**What the task requires:** Among the entries, find each line that includes the string "decoded" and list it.
═══ Records supplied
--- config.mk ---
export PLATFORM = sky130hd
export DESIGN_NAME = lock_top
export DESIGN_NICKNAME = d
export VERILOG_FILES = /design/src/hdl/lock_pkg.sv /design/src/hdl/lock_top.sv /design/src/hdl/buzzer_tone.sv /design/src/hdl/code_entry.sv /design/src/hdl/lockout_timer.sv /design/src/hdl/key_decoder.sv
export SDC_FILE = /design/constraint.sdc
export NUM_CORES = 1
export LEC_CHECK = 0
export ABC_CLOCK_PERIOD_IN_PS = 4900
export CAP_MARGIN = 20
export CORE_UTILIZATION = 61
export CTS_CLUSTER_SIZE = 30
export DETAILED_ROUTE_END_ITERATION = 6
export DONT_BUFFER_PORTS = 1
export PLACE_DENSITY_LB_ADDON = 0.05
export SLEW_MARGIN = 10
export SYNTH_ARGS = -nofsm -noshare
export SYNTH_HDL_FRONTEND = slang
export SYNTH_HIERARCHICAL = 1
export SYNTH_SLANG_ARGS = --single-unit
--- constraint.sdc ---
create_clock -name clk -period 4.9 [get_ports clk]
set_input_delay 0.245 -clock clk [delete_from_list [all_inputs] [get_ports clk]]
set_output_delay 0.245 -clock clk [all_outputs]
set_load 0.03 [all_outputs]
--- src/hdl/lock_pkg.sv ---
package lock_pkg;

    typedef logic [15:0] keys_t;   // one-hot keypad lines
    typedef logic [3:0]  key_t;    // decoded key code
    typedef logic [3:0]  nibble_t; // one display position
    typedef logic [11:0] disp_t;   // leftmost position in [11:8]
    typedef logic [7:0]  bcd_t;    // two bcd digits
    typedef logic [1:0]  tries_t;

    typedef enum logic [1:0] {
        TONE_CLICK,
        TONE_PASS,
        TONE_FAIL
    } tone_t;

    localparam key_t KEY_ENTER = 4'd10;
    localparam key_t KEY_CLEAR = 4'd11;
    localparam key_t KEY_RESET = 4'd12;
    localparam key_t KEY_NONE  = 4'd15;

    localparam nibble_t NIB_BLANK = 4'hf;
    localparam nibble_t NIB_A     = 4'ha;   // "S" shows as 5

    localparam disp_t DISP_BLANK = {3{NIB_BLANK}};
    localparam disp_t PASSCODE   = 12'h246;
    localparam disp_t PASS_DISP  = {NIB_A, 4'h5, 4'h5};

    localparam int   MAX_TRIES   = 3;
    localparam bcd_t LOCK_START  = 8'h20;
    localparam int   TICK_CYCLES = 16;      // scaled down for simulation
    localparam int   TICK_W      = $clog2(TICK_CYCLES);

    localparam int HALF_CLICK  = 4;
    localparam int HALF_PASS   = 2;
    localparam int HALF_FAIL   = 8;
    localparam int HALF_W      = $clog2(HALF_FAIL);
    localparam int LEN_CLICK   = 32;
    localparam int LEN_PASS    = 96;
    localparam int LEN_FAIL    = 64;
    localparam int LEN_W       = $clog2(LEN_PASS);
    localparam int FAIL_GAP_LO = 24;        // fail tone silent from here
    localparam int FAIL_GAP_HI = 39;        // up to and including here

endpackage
══════
═══ Records supplied
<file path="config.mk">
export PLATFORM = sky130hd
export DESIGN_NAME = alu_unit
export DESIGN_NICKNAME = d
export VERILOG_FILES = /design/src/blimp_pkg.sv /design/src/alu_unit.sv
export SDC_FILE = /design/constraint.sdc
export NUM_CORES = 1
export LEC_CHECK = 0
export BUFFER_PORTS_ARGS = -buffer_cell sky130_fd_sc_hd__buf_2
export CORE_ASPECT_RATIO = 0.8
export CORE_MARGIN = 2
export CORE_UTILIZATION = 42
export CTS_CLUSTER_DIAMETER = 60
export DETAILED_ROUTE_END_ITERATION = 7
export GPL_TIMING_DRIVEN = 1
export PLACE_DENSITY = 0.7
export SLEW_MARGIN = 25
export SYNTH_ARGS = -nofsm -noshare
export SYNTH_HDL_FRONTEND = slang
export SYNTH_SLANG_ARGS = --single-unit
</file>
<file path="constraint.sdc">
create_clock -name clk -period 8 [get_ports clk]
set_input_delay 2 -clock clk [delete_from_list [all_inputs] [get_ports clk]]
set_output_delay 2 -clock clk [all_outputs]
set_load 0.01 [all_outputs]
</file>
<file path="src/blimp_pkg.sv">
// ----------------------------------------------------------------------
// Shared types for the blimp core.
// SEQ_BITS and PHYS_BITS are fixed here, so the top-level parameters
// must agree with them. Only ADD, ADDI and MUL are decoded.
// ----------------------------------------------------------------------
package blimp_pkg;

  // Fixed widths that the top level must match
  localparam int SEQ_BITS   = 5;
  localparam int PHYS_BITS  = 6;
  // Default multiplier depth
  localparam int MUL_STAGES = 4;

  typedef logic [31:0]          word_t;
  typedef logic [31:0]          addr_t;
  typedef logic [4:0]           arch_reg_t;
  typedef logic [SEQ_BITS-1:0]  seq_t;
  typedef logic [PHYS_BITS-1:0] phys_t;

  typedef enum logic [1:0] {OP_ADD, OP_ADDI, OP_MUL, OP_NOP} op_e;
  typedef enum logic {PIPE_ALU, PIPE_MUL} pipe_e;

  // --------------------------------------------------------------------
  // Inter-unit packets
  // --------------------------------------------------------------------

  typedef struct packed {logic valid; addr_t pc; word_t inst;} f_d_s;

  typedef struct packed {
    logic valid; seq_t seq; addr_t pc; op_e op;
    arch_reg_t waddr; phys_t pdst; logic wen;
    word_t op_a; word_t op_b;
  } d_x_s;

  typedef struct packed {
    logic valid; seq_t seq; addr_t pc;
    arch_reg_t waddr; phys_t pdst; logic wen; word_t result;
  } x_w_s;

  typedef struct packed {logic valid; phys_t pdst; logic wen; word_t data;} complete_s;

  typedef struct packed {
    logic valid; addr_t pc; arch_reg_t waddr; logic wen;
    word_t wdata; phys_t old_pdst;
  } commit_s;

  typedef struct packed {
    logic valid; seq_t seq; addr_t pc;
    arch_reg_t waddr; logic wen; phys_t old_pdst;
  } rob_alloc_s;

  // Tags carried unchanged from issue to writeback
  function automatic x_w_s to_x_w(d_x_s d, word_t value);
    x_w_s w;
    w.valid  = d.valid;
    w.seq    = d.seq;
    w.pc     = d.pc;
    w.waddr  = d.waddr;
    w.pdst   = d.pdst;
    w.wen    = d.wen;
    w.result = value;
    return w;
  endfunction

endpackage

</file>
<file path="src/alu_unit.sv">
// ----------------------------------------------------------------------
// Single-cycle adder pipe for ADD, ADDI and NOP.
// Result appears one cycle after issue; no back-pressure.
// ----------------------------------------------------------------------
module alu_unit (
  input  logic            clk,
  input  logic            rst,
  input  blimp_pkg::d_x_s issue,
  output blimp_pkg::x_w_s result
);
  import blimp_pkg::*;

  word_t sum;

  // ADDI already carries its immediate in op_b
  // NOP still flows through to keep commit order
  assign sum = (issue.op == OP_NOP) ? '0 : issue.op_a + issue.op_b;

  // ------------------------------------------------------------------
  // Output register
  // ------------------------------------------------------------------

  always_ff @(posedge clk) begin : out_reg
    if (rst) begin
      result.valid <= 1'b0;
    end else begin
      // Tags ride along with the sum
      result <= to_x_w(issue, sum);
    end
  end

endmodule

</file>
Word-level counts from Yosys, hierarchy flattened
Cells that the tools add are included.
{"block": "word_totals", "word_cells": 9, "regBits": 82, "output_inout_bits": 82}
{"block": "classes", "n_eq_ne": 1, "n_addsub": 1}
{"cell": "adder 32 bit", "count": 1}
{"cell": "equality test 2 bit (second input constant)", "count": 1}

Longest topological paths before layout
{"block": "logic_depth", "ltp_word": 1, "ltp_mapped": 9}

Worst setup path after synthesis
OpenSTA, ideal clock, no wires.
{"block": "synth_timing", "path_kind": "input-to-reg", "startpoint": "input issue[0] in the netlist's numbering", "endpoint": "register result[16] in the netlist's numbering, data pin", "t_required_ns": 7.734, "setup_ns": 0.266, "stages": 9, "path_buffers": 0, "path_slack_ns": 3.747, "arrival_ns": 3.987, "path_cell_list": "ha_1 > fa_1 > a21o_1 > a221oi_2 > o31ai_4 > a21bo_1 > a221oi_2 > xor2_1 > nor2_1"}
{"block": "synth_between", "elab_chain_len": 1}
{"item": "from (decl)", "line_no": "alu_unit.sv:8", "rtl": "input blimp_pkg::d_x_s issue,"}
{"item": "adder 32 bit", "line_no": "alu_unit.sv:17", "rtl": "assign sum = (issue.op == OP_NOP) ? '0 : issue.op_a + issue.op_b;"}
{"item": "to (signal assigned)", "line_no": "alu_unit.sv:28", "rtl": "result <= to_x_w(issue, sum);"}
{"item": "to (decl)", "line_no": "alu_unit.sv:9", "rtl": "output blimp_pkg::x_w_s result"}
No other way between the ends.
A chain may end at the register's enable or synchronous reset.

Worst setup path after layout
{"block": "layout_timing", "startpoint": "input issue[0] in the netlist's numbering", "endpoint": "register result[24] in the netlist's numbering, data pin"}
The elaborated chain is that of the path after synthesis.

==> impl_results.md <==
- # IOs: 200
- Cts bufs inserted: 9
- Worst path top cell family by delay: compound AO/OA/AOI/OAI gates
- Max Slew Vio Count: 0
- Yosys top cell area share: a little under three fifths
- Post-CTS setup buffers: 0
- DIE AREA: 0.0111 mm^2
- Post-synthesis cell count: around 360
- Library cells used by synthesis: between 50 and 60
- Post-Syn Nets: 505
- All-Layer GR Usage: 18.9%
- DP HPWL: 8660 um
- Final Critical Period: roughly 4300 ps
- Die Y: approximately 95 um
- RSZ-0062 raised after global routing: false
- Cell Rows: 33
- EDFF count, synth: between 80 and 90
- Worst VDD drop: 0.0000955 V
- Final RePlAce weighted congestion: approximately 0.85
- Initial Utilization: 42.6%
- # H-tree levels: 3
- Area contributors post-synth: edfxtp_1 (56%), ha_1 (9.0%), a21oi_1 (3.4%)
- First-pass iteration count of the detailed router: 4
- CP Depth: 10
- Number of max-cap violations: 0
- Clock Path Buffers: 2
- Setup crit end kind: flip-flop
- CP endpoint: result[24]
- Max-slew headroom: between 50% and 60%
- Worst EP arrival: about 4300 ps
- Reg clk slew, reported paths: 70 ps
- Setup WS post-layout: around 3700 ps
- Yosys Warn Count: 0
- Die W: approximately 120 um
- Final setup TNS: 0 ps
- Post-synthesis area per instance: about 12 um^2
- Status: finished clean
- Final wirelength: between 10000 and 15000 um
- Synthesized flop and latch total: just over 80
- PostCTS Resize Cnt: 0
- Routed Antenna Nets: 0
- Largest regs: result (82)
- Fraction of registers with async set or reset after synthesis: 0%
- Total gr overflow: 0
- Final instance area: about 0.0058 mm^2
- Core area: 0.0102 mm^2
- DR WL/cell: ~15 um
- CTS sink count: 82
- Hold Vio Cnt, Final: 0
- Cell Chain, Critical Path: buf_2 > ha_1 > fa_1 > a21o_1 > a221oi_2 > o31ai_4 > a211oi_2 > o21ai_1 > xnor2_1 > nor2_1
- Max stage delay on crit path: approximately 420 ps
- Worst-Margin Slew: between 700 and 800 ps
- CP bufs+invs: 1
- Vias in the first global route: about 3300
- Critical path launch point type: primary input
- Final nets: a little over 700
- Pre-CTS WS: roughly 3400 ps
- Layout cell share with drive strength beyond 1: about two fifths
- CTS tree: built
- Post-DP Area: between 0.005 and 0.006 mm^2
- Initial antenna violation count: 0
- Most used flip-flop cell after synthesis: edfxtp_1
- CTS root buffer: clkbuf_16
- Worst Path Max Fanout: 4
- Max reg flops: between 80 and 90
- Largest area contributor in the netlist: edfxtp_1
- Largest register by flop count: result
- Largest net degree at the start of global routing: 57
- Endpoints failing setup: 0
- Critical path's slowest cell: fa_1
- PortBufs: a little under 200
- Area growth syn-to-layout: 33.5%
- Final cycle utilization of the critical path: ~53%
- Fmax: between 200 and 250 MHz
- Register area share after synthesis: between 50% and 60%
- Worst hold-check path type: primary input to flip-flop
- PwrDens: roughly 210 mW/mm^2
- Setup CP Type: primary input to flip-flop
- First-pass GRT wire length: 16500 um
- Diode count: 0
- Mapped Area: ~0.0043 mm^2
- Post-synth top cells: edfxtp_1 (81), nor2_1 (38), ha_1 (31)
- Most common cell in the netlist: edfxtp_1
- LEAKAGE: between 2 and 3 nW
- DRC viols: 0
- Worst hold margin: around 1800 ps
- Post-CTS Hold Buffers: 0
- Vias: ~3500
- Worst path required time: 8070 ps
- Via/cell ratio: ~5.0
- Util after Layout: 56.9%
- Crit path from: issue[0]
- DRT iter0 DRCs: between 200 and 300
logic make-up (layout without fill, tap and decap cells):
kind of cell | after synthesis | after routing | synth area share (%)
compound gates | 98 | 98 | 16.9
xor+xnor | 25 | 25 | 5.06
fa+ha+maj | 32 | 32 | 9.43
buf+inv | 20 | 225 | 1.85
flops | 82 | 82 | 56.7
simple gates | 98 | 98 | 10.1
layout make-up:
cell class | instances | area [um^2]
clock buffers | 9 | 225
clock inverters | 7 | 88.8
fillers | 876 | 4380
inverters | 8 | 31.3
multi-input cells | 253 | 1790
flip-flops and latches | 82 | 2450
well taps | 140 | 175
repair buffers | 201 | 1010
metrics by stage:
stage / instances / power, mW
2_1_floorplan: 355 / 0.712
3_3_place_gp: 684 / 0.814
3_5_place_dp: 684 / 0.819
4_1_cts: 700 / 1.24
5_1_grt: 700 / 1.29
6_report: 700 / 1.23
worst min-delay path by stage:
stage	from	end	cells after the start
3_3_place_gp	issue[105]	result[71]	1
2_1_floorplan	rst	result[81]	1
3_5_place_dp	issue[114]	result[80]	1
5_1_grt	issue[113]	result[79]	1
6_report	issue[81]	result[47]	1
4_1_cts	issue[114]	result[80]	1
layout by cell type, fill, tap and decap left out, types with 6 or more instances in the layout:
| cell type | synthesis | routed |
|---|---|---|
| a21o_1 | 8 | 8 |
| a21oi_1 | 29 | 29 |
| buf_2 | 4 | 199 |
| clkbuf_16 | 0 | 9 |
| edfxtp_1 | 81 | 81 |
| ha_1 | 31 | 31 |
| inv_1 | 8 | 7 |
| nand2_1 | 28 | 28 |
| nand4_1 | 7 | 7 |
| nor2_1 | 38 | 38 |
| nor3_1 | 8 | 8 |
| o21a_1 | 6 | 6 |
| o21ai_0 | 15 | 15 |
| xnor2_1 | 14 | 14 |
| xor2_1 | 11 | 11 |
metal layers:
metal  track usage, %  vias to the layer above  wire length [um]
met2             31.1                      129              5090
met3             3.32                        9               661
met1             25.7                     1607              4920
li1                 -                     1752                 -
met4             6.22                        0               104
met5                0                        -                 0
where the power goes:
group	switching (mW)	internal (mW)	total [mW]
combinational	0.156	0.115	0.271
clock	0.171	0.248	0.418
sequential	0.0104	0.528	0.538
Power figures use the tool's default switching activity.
══════
**Completed exercise:**
    typedef logic [3:0]  key_t;    // decoded key code
// must agree with them. Only ADD, ADDI and MUL are decoded.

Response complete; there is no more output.